Many lower-income people will qualify for federal premium subsidies, which will be available only when purchasing new coverage available in state- or federal-run insurance exchanges. It would make financial sense to take advantage of that government aid. Individuals earning less than $46,000 or families below $94,000 annually would be eligible for subsidies.
However, many people who are middle income or above could face significantly higher premiums next year with no subsidies. Those premium increases are tied to federal requirements that insurers accept all applicants regardless of their medical condition and the inclusion of more comprehensive benefits.
Renewing an older policy could mean forgoing some of those richer benefits and new limits on out-of-pocket medical expenses.
Last week, California officials estimated that premiums may rise 30% on average for about 1.3 million existing policyholders primarily because of those changes in the federal law. Insurers have warned that some customers could see their premiums double depending on their age and other factors.
Citing that threat of higher rates, Arkansas officials issued a bulletin to insurers last month describing how they could extend individual policies until Dec. 30, 2013, and then renew them for another year.
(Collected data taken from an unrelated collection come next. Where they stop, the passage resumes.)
## src/design/ssm_pkg.sv

```systemverilog
// ----------------------------------------------------------------------------
// ssm_pkg
// Shared types and constants of the subset sum matcher.
// ----------------------------------------------------------------------------
package ssm_pkg;

	localparam int ITEM_BITS   = 32;
	localparam int TARGET_BITS = 36;
	localparam int MASK_W      = 6;
	localparam int COUNT_W     = 7;
	localparam int LOADED_W    = 3;

	typedef enum logic [1:0] {
		ST_LOAD,
		ST_SEARCH,
		ST_FINISH
	} ssm_state_t;

	typedef struct packed {
		logic load;
		logic start;
		logic step;
		logic finish;
	} ssm_cmd_t;

	typedef struct packed {
		logic hit;
		logic last_mask;
		logic pend_valid;
		logic out_free;
	} ssm_stat_t;

endpackage

```

## src/design/ssm_item_if.sv

```systemverilog
// ----------------------------------------------------------------------------
// ssm_item_if
// Input channel: one set element per item.
// ----------------------------------------------------------------------------
interface ssm_item_if import ssm_pkg::*; ();
	logic                        valid;
	logic                        ready;
	logic signed [ITEM_BITS-1:0] item_value;
	logic                        is_last;

	modport source (output valid, output item_value, output is_last, input ready);
	modport sink   (input valid, input item_value, input is_last, output ready);
endinterface

```

## src/design/ssm_result_if.sv

```systemverilog
// ----------------------------------------------------------------------------
// ssm_result_if
// Output channel: one match report per item.
// ----------------------------------------------------------------------------
interface ssm_result_if import ssm_pkg::*; ();
	logic               valid;
	logic               ready;
	logic [MASK_W-1:0]  subset_mask;
	logic               found;
	logic [COUNT_W-1:0] match_count;
	logic               too_many;
	logic               last_result;

	modport source (output valid, output subset_mask, output found, output match_count,
		output too_many, output last_result, input ready);
	modport sink   (input valid, input subset_mask, input found, input match_count,
		input too_many, input last_result, output ready);
endinterface

```

## src/design/ssm_cfg_if.sv

```systemverilog
// ----------------------------------------------------------------------------
// ssm_cfg_if
// Configuration write channel for the target sum register.
// ----------------------------------------------------------------------------
interface ssm_cfg_if import ssm_pkg::*; ();
	logic                          valid;
	logic                          ready;
	logic signed [TARGET_BITS-1:0] data;

	modport source (output valid, output data, input ready);
	modport sink   (input valid, input data, output ready);
endinterface

```

## src/design/ssm_ctrl.sv

```systemverilog
// ----------------------------------------------------------------------------
// ssm_ctrl
// Controller: load phase, subset walk with output stall, final report.
// ----------------------------------------------------------------------------
module ssm_ctrl import ssm_pkg::*; (
	input  logic      clk,
	input  logic      arst_n,
	input  logic      in_valid,
	input  logic      in_is_last,
	output logic      in_ready,
	output ssm_cmd_t  cmd,
	input  ssm_stat_t stat
);

	ssm_state_t state_q;
	ssm_state_t state_d;

	always_ff @(posedge clk or negedge arst_n) begin
		if (!arst_n) begin
			state_q <= ST_LOAD;
		end else begin
			state_q <= state_d;
		end
	end

	always_comb begin
		state_d  = state_q;
		cmd      = '0;
		in_ready = 1'b0;
		unique case (state_q)
			ST_LOAD: begin
				in_ready = 1'b1;
				if (in_valid) begin
					cmd.load = 1'b1;
					if (in_is_last) begin
						cmd.start = 1'b1;
						state_d   = ST_SEARCH;
					end
				end
			end
			ST_SEARCH: begin
				// hold while a second match waits for the output slot
				cmd.step = !(stat.hit && stat.pend_valid && !stat.out_free);
				if (cmd.step && stat.last_mask) begin
					state_d = ST_FINISH;
				end
			end
			ST_FINISH: begin
				if (stat.out_free) begin
					cmd.finish = 1'b1;
					state_d    = ST_LOAD;
				end
			end
			default: begin
				state_d = ST_LOAD;
			end
		endcase
	end

endmodule

```

## src/design/ssm_datapath.sv

```systemverilog
// ----------------------------------------------------------------------------
// ssm_datapath
// Step store, running subset sum in binary mask order, pending match and
// output register.
// ----------------------------------------------------------------------------
module ssm_datapath import ssm_pkg::*; #(
	parameter int MAX_ITEMS  = 6,
	parameter int VALUE_BITS = 32
) (
	input  logic                        clk,
	input  logic                        arst_n,
	input  ssm_cmd_t                    cmd,
	output ssm_stat_t                   stat,
	input  logic signed [ITEM_BITS-1:0] item_value,
	ssm_cfg_if.sink                     cfg,
	ssm_result_if.source                results
);

	localparam int SUM_W = VALUE_BITS + 3;

	logic signed [TARGET_BITS-1:0] target_q;
	logic        [SUM_W-1:0]       delta_q [MAX_ITEMS];
	logic        [SUM_W-1:0]       prefix_q;
	logic        [LOADED_W-1:0]    loaded_q;
	logic                          ovf_q;
	logic        [MASK_W-1:0]      mask_q;
	logic        [SUM_W-1:0]       sum_q;
	logic        [COUNT_W-1:0]     count_q;
	logic                          pend_valid_q;
	logic        [MASK_W-1:0]      pend_mask_q;
	logic        [COUNT_W-1:0]     pend_count_q;

	logic                          out_valid_q;
	logic        [MASK_W-1:0]      out_mask_q;
	logic                          out_found_q;
	logic        [COUNT_W-1:0]     out_count_q;
	logic                          out_too_many_q;
	logic                          out_last_q;

	logic        [SUM_W-1:0]       value_ext;
	logic        [SUM_W-1:0]       step_delta;
	logic                          step_sel_done;
	logic        [MASK_W-1:0]      full_mask;
	logic signed [TARGET_BITS-1:0] sum_ext;
	logic                          store_room;
	logic                          push_pend;

	assign value_ext  = {{3{item_value[VALUE_BITS-1]}}, item_value[VALUE_BITS-1:0]};
	assign sum_ext    = {{(TARGET_BITS-SUM_W){sum_q[SUM_W-1]}}, sum_q};
	assign full_mask  = MASK_W'((COUNT_W'(1) << loaded_q) - COUNT_W'(1));
	assign store_room = loaded_q < LOADED_W'(MAX_ITEMS);

	assign stat.hit        = sum_ext == target_q;
	assign stat.last_mask  = mask_q == full_mask;
	assign stat.pend_valid = pend_valid_q;
	assign stat.out_free   = !out_valid_q || results.ready;

	assign push_pend = cmd.step && stat.hit && pend_valid_q;

	// next mask sets the lowest clear bit and clears the ones below it
	always_comb begin
		step_delta    = delta_q[0];
		step_sel_done = 1'b0;
		for (int j = 0; j < MAX_ITEMS; j++) begin
			if (!step_sel_done && !mask_q[j]) begin
				step_delta    = delta_q[j];
				step_sel_done = 1'b1;
			end
		end
	end

	assign cfg.ready = 1'b1;

	always_ff @(posedge clk or negedge arst_n) begin
		if (!arst_n) begin
			target_q <= '0;
		end else if (cfg.valid) begin
			target_q <= cfg.data;
		end
	end

	always_ff @(posedge clk) begin
		for (int k = 0; k < MAX_ITEMS; k++) begin
			if (cmd.load && loaded_q == LOADED_W'(k)) begin
				delta_q[k] <= value_ext - prefix_q;
			end
		end
	end

	always_ff @(posedge clk or negedge arst_n) begin
		if (!arst_n) begin
			prefix_q     <= '0;
			loaded_q     <= '0;
			ovf_q        <= 1'b0;
			mask_q       <= '0;
			sum_q        <= '0;
			count_q      <= '0;
			pend_valid_q <= 1'b0;
		end else begin
			if (cmd.load) begin
				if (store_room) begin
					prefix_q <= prefix_q + value_ext;
					loaded_q <= loaded_q + LOADED_W'(1);
				end else begin
					ovf_q <= 1'b1;
				end
			end
			if (cmd.start) begin
				mask_q       <= '0;
				sum_q        <= '0;
				count_q      <= '0;
				pend_valid_q <= 1'b0;
			end
			if (cmd.step) begin
				if (stat.hit) begin
					pend_valid_q <= 1'b1;
					count_q      <= count_q + COUNT_W'(1);
				end
				if (!stat.last_mask) begin
					mask_q <= mask_q + MASK_W'(1);
					sum_q  <= sum_q + step_delta;
				end
			end
			if (cmd.finish) begin
				prefix_q     <= '0;
				loaded_q     <= '0;
				ovf_q        <= 1'b0;
				pend_valid_q <= 1'b0;
			end
		end
	end

	always_ff @(posedge clk) begin
		if (cmd.step && stat.hit) begin
			pend_mask_q  <= mask_q;
			pend_count_q <= count_q + COUNT_W'(1);
		end
	end

	always_ff @(posedge clk or negedge arst_n) begin
		if (!arst_n) begin
			out_valid_q <= 1'b0;
		end else if (push_pend || cmd.finish) begin
			out_valid_q <= 1'b1;
		end else if (results.ready) begin
			out_valid_q <= 1'b0;
		end
	end

	always_ff @(posedge clk) begin
		if (push_pend) begin
			out_mask_q     <= pend_mask_q;
			out_found_q    <= 1'b1;
			out_count_q    <= pend_count_q;
			out_too_many_q <= ovf_q;
			out_last_q     <= 1'b0;
		end else if (cmd.finish) begin
			out_mask_q     <= pend_valid_q ? pend_mask_q : '0;
			out_found_q    <= pend_valid_q;
			out_count_q    <= pend_valid_q ? pend_count_q : '0;
			out_too_many_q <= ovf_q;
			out_last_q     <= 1'b1;
		end
	end

	assign results.valid       = out_valid_q;
	assign results.subset_mask = out_mask_q;
	assign results.found       = out_found_q;
	assign results.match_count = out_count_q;
	assign results.too_many    = out_too_many_q;
	assign results.last_result = out_last_q;

endmodule

```

## src/design/subset_sum_matcher.sv

```systemverilog
// Flow: an element is stored as it is accepted; the item marked last starts a walk
// of 2^n subset masks, one mask per cycle in the single running-sum adder while no
// second match waits on the result channel, then the final report once it is free.
// Items of a new set are accepted only in the load phase, not during a walk or report.
// Reset: arst_n clears the target sum, the element count and all control state.
// ----------------------------------------------------------------------------
// subset_sum_matcher
// Collects a set of signed values and reports every subset that sums to the
// configured target, in binary mask order.
// ----------------------------------------------------------------------------
module subset_sum_matcher import ssm_pkg::*; #(
	parameter int MAX_ITEMS  = 6,
	parameter int VALUE_BITS = 32
) (
	input  logic         clk,
	input  logic         arst_n,
	ssm_item_if.sink     items,
	ssm_cfg_if.sink      cfg,
	ssm_result_if.source results
);

	ssm_cmd_t  cmd;
	ssm_stat_t stat;

	ssm_ctrl u_ctrl (
		.clk        (clk),
		.arst_n     (arst_n),
		.in_valid   (items.valid),
		.in_is_last (items.is_last),
		.in_ready   (items.ready),
		.cmd        (cmd),
		.stat       (stat)
	);

	ssm_datapath #(
		.MAX_ITEMS  (MAX_ITEMS),
		.VALUE_BITS (VALUE_BITS)
	) u_datapath (
		.clk        (clk),
		.arst_n     (arst_n),
		.cmd        (cmd),
		.stat       (stat),
		.item_value (items.item_value),
		.cfg        (cfg),
		.results    (results)
	);

endmodule
```

## src/flat_wrapper.sv

```systemverilog
// flat-port wrapper written by rule: the top's interface ports become plain ports
module subset_sum_matcher_flat import ssm_pkg::*;
#(
	parameter int MAX_ITEMS  = 6,
	parameter int VALUE_BITS = 32
)
  (clk, arst_n, items_valid, items_item_value, items_is_last, items_ready, cfg_valid, cfg_data, cfg_ready, results_valid, results_subset_mask, results_found, results_match_count, results_too_many, results_last_result, results_ready);
  ssm_item_if items_i ();
  ssm_cfg_if cfg_i ();
  ssm_result_if results_i ();
  input  logic clk;
  input  logic arst_n;
  input wire logic [$bits(items_i.valid)-1:0] items_valid;
  input wire logic [$bits(items_i.item_value)-1:0] items_item_value;
  input wire logic [$bits(items_i.is_last)-1:0] items_is_last;
  output wire logic [$bits(items_i.ready)-1:0] items_ready;
  input wire logic [$bits(cfg_i.valid)-1:0] cfg_valid;
  input wire logic [$bits(cfg_i.data)-1:0] cfg_data;
  output wire logic [$bits(cfg_i.ready)-1:0] cfg_ready;
  output wire logic [$bits(results_i.valid)-1:0] results_valid;
  output wire logic [$bits(results_i.subset_mask)-1:0] results_subset_mask;
  output wire logic [$bits(results_i.found)-1:0] results_found;
  output wire logic [$bits(results_i.match_count)-1:0] results_match_count;
  output wire logic [$bits(results_i.too_many)-1:0] results_too_many;
  output wire logic [$bits(results_i.last_result)-1:0] results_last_result;
  input wire logic [$bits(results_i.ready)-1:0] results_ready;
  assign items_i.valid = items_valid;
  assign items_i.item_value = items_item_value;
  assign items_i.is_last = items_is_last;
  assign items_ready = items_i.ready;
  assign cfg_i.valid = cfg_valid;
  assign cfg_i.data = cfg_data;
  assign cfg_ready = cfg_i.ready;
  assign results_valid = results_i.valid;
  assign results_subset_mask = results_i.subset_mask;
  assign results_found = results_i.found;
  assign results_match_count = results_i.match_count;
  assign results_too_many = results_i.too_many;
  assign results_last_result = results_i.last_result;
  assign results_i.ready = results_ready;
  subset_sum_matcher #(.MAX_ITEMS(MAX_ITEMS), .VALUE_BITS(VALUE_BITS)) u_core (.clk(clk), .arst_n(arst_n), .items(items_i), .cfg(cfg_i), .results(results_i));
endmodule
```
These health plans "would not be required to comply with the [Affordable Care Act] market reforms until 12/31/2014," according to the Arkansas bulletin.
"For those folks who don't qualify for subsidies, this is a consumer-friendly thing because the premium rates for 2014 will be substantially higher," said Dan Honey, deputy commissioner of compliance for the Arkansas Insurance Department. "You will be exposed to rate shock."
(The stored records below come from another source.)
===== src/rtl/fpia_engine.sv =====
// ----------------------------------------------------------------------------
// Fixed-position interval allocator: allocation engine
// Holds the sorted region table in a synchronous memory and runs one request
// at a time: scan, decide, shift the tail up by one entry, insert.
// ----------------------------------------------------------------------------
module fpia_engine import fpia_pkg::*; #(
  parameter int MAX_REGIONS = DefMaxRegions
) (
  input  logic             clk_i,
  input  logic             rst_ni,
  input  logic             clear_i,
  input  logic [SizeW-1:0] size_i,
  input  logic             req_valid_i,
  output logic             req_ready_o,
  input  req_t             req_i,
  output logic             res_valid_o,
  input  logic             res_ready_i,
  output res_t             res_o
);

  localparam int AW = $clog2(MAX_REGIONS);
  localparam int CW = $clog2(MAX_REGIONS + 1);

  localparam logic [2:0] S_IDLE = 3'd0;
  localparam logic [2:0] S_SCAN = 3'd1;
  localparam logic [2:0] S_NEXT = 3'd2;
  localparam logic [2:0] S_MOVE = 3'd3;
  localparam logic [2:0] S_INS  = 3'd4;
  localparam logic [2:0] S_MVW  = 3'd5;
  localparam logic [2:0] S_RESP = 3'd6;

  // Control state.
  logic [2:0]      state_q, state_d;
  logic [CW-1:0]   count_q, count_d;
  logic [CW-1:0]   ridx_q, ridx_d;
  logic            pend_q, pend_d;
  logic [CW-1:0]   rdst_q, rdst_d;
  logic            wpend_q, wpend_d;

  // Per-request payload.
  req_t              req_q, req_d;
  logic [SumW-1:0]   sum_q, sum_d;
  logic [CW-1:0]     succ_q, succ_d;
  logic              found_q, found_d;
  logic              has_next_q, has_next_d;
  entry_t            ent_q, ent_d;
  logic              granted_q, granted_d;
  logic              moved_q, moved_d;
  logic [StartW-1:0] moved_to_q, moved_to_d;
  logic [CW-1:0]     wdst_q, wdst_d;

  // Memory ports.
  entry_t          mem_q [MAX_REGIONS];
  entry_t          rd_q;
  logic            rd_en;
  logic [AW-1:0]   rd_addr;
  logic            wr_en;
  logic [AW-1:0]   wr_addr;
  entry_t          wr_data;

  // Decision terms.
  logic            refuse_now;
  logic            issue;
  logic            hit;
  logic [SumW-1:0] limit;
  logic [SumW-1:0] limit2;
  logic [SumW:0]   moved_end;
  logic            collide;
  logic            fits_move;

  // A request is refused up front for zero length, a start outside memory or a
  // full table.
  assign refuse_now = (req_i.length_cells == '0) ||
                      (SizeW'(req_i.start_cell) >= size_i) ||
                      (count_q >= CW'(MAX_REGIONS));

  // Scan terms: the data in rd_q belongs to entry ridx_q - 1 when pend_q is set.
  assign issue = (ridx_q < count_q);
  assign hit   = pend_q &&
                 (SumW'(req_q.start_cell) < (SumW'(rd_q.start) + SumW'(rd_q.len)));

  // Collision and shift-fit terms, evaluated in the decide cycle.
  assign limit     = found_q ? SumW'(ent_q.start) : SumW'(size_i);
  assign limit2    = has_next_q ? SumW'(rd_q.start) : SumW'(size_i);
  assign moved_end = (SumW + 1)'(sum_q) + (SumW + 1)'(ent_q.len);
  assign collide   = (sum_q > limit);
  assign fits_move = (moved_end <= (SumW + 1)'(limit2));

  // Sequencer and memory port control.
  always_comb begin
    state_d    = state_q;
    count_d    = count_q;
    ridx_d     = ridx_q;
    pend_d     = pend_q;
    rdst_d     = rdst_q;
    wpend_d    = wpend_q;
    req_d      = req_q;
    sum_d      = sum_q;
    succ_d     = succ_q;
    found_d    = found_q;
    has_next_d = has_next_q;
    ent_d      = ent_q;
    granted_d  = granted_q;
    moved_d    = moved_q;
    moved_to_d = moved_to_q;
    wdst_d     = wdst_q;
    rd_en      = 1'b0;
    rd_addr    = ridx_q[AW-1:0];
    wr_en      = 1'b0;
    wr_addr    = wdst_q[AW-1:0];
    wr_data    = rd_q;

    unique case (state_q)
      S_IDLE: begin
        if (req_valid_i) begin
          req_d      = req_i;
          sum_d      = SumW'(req_i.start_cell) + SumW'(req_i.length_cells);
          granted_d  = 1'b0;
          moved_d    = 1'b0;
          moved_to_d = '0;
          ridx_d     = '0;
          pend_d     = 1'b0;
          state_d    = refuse_now ? S_RESP : S_SCAN;
        end
      end

      // Stream the table out one entry a cycle and stop at the first region
      // that ends past the requested start.
      S_SCAN: begin
        rd_en   = issue;
        rd_addr = ridx_q[AW-1:0];
        if (issue) begin
          ridx_d = ridx_q + 1'b1;
        end
        pend_d = issue;
        if (hit) begin
          succ_d     = ridx_q - 1'b1;
          ent_d      = rd_q;
          found_d    = 1'b1;
          has_next_d = issue;
          state_d    = S_NEXT;
        end else if (!issue) begin
          succ_d     = count_q;
          found_d    = 1'b0;
          has_next_d = 1'b0;
          state_d    = S_NEXT;
        end
      end

      // rd_q now holds the entry after the successor, if there is one.
      S_NEXT: begin
        rdst_d  = count_q;
        wpend_d = 1'b0;
        if (!collide) begin
          granted_d = 1'b1;
          state_d   = S_MOVE;
        end else if (req_q.allow_shift && found_q && fits_move) begin
          granted_d  = 1'b1;
          moved_d    = 1'b1;
          moved_to_d = sum_q[StartW-1:0];
          state_d    = S_MOVE;
        end else begin
          state_d = S_RESP;
        end
      end

      // Copy entries one place up, from the top down to the successor. A read
      // of entry d - 1 is written to entry d in the next cycle, so no read ever
      // hits an entry that was just written.
      S_MOVE: begin
        wr_en   = wpend_q;
        wr_addr = wdst_q[AW-1:0];
        wr_data = rd_q;
        if (rdst_q > succ_q) begin
          rd_en   = 1'b1;
          rd_addr = AW'(rdst_q - 1'b1);
          wdst_d  = rdst_q;
          rdst_d  = rdst_q - 1'b1;
          wpend_d = 1'b1;
        end else begin
          wpend_d = 1'b0;
          state_d = S_INS;
        end
      end

      // Place the new region at the successor's slot.
      S_INS: begin
        wr_en   = 1'b1;
        wr_addr = succ_q[AW-1:0];
        wr_data = '{start: req_q.start_cell, len: req_q.length_cells};
        count_d = count_q + 1'b1;
        state_d = moved_q ? S_MVW : S_RESP;
      end

      // The shifted region lands one slot up with its new start.
      S_MVW: begin
        wr_en   = 1'b1;
        wr_addr = AW'(succ_q + 1'b1);
        wr_data = '{start: moved_to_q, len: ent_q.len};
        state_d = S_RESP;
      end

      S_RESP: begin
        if (res_ready_i) begin
          state_d = S_IDLE;
        end
      end

      default: begin
        state_d = S_IDLE;
      end
    endcase

    // A write of the memory size empties the table.
    if (clear_i) begin
      count_d = '0;
    end
  end

  // Control registers.
  always_ff @(posedge clk_i or negedge rst_ni) begin
    if (!rst_ni) begin
      state_q <= S_IDLE;
      count_q <= '0;
      ridx_q  <= '0;
      pend_q  <= 1'b0;
      rdst_q  <= '0;
      wpend_q <= 1'b0;
    end else begin
      state_q <= state_d;
      count_q <= count_d;
      ridx_q  <= ridx_d;
      pend_q  <= pend_d;
      rdst_q  <= rdst_d;
      wpend_q <= wpend_d;
    end
  end

  // Payload registers.
  always_ff @(posedge clk_i) begin
    req_q      <= req_d;
    sum_q      <= sum_d;
    succ_q     <= succ_d;
    found_q    <= found_d;
    has_next_q <= has_next_d;
    ent_q      <= ent_d;
    granted_q  <= granted_d;
    moved_q    <= moved_d;
    moved_to_q <= moved_to_d;
    wdst_q     <= wdst_d;
  end

  // Region table: one write port and one registered read port.
  always_ff @(posedge clk_i) begin
    if (wr_en) begin
      mem_q[wr_addr] <= wr_data;
    end
    if (rd_en) begin
      rd_q <= mem_q[rd_addr];
    end
  end

  assign req_ready_o = (state_q == S_IDLE);
  assign res_valid_o = (state_q == S_RESP);
  assign res_o       = '{granted:      granted_q,
                         moved:        moved_q,
                         moved_to:     moved_to_q,
                         region_count: CountOutW'(count_q)};

endmodule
Other states may oppose that approach, further underscoring the uneven implementation of the federal healthcare law across the country. Oregon Insurance Commissioner Louis Savage said these renewals could be problematic and his office issued a rule barring any extension beyond March 31, 2014.
"We want to get as many people as possible into the exchange," Savage said. "I think having renewals go deep into 2014 is counterproductive to the goals of the federal healthcare law."
In California, state lawmakers are working on legislation that could address this renewal issue and other details about how individual policies comply with the federal overhaul.
These questions over renewals are separate from "grandfathered" health policies that existed before the federal law passed in March 2010. Those plans don't have to meet all the requirements of the healthcare law as long as insurers or employers don't make significant changes to them.